REQUIRED WORK |
Check each line of the records for "posedge"; collect those that have it.

(Stored data)
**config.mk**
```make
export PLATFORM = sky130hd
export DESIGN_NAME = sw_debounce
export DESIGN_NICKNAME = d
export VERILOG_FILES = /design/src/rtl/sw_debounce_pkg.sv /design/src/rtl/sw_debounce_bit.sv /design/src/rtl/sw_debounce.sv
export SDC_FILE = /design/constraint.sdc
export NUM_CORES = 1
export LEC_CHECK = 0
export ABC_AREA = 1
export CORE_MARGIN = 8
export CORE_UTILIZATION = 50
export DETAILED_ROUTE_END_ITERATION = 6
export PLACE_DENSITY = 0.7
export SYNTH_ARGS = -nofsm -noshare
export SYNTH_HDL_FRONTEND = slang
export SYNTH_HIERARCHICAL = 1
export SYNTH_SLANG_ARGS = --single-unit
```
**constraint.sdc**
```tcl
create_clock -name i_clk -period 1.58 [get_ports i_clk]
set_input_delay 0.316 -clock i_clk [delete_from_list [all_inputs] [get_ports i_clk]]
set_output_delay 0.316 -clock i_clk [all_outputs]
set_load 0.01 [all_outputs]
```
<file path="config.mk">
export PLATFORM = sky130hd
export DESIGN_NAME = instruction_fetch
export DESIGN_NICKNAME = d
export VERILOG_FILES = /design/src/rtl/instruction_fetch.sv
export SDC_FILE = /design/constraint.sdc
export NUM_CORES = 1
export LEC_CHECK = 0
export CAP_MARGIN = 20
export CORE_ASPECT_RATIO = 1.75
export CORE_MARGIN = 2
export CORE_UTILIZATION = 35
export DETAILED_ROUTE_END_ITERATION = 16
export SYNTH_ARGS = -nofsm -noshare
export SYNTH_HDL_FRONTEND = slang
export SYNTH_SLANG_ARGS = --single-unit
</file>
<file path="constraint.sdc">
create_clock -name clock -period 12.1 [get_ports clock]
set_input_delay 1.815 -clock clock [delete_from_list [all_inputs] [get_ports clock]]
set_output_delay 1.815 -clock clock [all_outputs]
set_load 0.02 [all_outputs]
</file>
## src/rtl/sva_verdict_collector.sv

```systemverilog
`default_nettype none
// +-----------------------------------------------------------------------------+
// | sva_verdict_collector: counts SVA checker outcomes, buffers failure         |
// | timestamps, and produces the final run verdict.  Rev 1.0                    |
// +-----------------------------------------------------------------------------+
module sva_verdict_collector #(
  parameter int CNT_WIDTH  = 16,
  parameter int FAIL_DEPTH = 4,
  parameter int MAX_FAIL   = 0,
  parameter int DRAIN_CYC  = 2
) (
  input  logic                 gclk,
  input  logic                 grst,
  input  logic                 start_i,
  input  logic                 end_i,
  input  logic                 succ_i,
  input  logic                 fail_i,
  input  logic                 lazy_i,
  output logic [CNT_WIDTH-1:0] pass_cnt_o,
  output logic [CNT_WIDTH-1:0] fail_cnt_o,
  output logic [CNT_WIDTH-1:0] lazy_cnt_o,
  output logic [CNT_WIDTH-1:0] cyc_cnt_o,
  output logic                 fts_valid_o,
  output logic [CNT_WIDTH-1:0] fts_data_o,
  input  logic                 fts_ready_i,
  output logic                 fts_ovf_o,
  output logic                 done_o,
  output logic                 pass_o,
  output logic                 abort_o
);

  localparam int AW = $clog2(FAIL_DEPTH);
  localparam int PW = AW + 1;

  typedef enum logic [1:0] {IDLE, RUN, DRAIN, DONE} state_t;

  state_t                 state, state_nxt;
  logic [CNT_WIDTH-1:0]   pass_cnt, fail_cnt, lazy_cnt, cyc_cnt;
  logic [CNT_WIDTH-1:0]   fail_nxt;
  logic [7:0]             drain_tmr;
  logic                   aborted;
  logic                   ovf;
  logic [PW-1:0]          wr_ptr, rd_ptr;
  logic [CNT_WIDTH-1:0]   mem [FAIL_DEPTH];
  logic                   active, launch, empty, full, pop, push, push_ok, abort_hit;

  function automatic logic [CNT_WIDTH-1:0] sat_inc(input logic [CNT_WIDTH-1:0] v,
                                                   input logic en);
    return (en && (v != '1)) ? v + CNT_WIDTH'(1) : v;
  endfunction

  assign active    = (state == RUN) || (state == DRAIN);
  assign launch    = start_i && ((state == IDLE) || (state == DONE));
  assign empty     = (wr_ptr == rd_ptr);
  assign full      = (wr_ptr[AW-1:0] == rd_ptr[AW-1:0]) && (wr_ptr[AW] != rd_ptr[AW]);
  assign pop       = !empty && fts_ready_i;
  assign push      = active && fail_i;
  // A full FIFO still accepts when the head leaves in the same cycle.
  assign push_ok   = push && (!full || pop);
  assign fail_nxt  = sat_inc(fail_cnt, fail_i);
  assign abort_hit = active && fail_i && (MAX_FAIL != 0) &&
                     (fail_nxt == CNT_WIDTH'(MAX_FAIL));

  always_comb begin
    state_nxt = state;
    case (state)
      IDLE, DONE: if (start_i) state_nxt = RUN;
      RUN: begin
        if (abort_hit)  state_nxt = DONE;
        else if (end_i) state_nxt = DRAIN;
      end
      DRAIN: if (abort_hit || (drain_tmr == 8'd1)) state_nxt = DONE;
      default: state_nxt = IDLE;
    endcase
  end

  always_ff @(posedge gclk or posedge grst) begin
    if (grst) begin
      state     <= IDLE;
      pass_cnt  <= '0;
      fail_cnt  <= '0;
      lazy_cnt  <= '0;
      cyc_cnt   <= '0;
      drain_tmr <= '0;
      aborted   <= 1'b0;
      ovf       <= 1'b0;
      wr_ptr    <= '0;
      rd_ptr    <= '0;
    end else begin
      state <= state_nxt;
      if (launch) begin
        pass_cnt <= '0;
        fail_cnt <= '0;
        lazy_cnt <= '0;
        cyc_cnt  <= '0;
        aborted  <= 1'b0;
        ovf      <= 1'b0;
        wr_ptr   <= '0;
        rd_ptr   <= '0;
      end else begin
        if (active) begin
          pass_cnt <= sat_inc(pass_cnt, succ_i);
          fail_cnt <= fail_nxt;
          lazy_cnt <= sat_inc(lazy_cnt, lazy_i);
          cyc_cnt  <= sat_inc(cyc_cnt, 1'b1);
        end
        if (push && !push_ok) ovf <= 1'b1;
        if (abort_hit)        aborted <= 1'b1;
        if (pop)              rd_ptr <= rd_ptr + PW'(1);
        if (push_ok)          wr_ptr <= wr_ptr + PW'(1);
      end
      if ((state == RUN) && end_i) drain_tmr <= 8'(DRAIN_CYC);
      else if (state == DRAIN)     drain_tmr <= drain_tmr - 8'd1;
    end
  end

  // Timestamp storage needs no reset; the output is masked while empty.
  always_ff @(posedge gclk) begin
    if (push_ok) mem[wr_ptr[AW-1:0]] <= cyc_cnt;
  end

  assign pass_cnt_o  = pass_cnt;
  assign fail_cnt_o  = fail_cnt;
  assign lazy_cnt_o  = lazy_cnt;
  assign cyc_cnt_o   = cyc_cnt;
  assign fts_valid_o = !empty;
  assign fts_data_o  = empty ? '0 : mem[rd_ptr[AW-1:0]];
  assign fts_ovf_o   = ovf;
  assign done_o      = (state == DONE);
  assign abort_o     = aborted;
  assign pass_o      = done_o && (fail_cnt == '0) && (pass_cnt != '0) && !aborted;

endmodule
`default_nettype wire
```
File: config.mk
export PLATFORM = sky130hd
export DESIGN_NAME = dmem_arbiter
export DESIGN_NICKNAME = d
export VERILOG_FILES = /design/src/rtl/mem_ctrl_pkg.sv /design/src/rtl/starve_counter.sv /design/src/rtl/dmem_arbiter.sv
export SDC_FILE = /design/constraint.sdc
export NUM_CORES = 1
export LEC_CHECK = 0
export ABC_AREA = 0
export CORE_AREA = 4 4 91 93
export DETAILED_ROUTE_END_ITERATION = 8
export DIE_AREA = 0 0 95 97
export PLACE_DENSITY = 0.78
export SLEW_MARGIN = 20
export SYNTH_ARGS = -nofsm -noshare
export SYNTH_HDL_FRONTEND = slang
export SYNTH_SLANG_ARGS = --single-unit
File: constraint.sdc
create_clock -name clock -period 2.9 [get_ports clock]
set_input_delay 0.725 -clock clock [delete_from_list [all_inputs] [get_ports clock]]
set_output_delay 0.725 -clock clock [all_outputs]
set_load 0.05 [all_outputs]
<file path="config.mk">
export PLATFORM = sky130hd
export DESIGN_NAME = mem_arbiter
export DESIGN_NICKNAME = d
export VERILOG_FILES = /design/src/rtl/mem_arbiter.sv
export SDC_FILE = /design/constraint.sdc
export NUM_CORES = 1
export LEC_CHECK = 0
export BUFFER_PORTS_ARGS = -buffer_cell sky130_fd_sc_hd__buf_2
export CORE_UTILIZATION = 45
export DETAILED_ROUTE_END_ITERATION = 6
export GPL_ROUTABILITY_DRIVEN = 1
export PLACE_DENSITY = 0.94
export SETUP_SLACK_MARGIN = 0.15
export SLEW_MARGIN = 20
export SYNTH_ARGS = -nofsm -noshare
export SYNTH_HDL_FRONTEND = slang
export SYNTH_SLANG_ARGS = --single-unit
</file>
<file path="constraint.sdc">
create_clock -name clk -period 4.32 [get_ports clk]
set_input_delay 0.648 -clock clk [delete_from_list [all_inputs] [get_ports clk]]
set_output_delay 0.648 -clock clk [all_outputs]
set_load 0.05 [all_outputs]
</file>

ANSWER TO THIS EXERCISE |
  always_ff @(posedge gclk or posedge grst) begin
  always_ff @(posedge gclk) begin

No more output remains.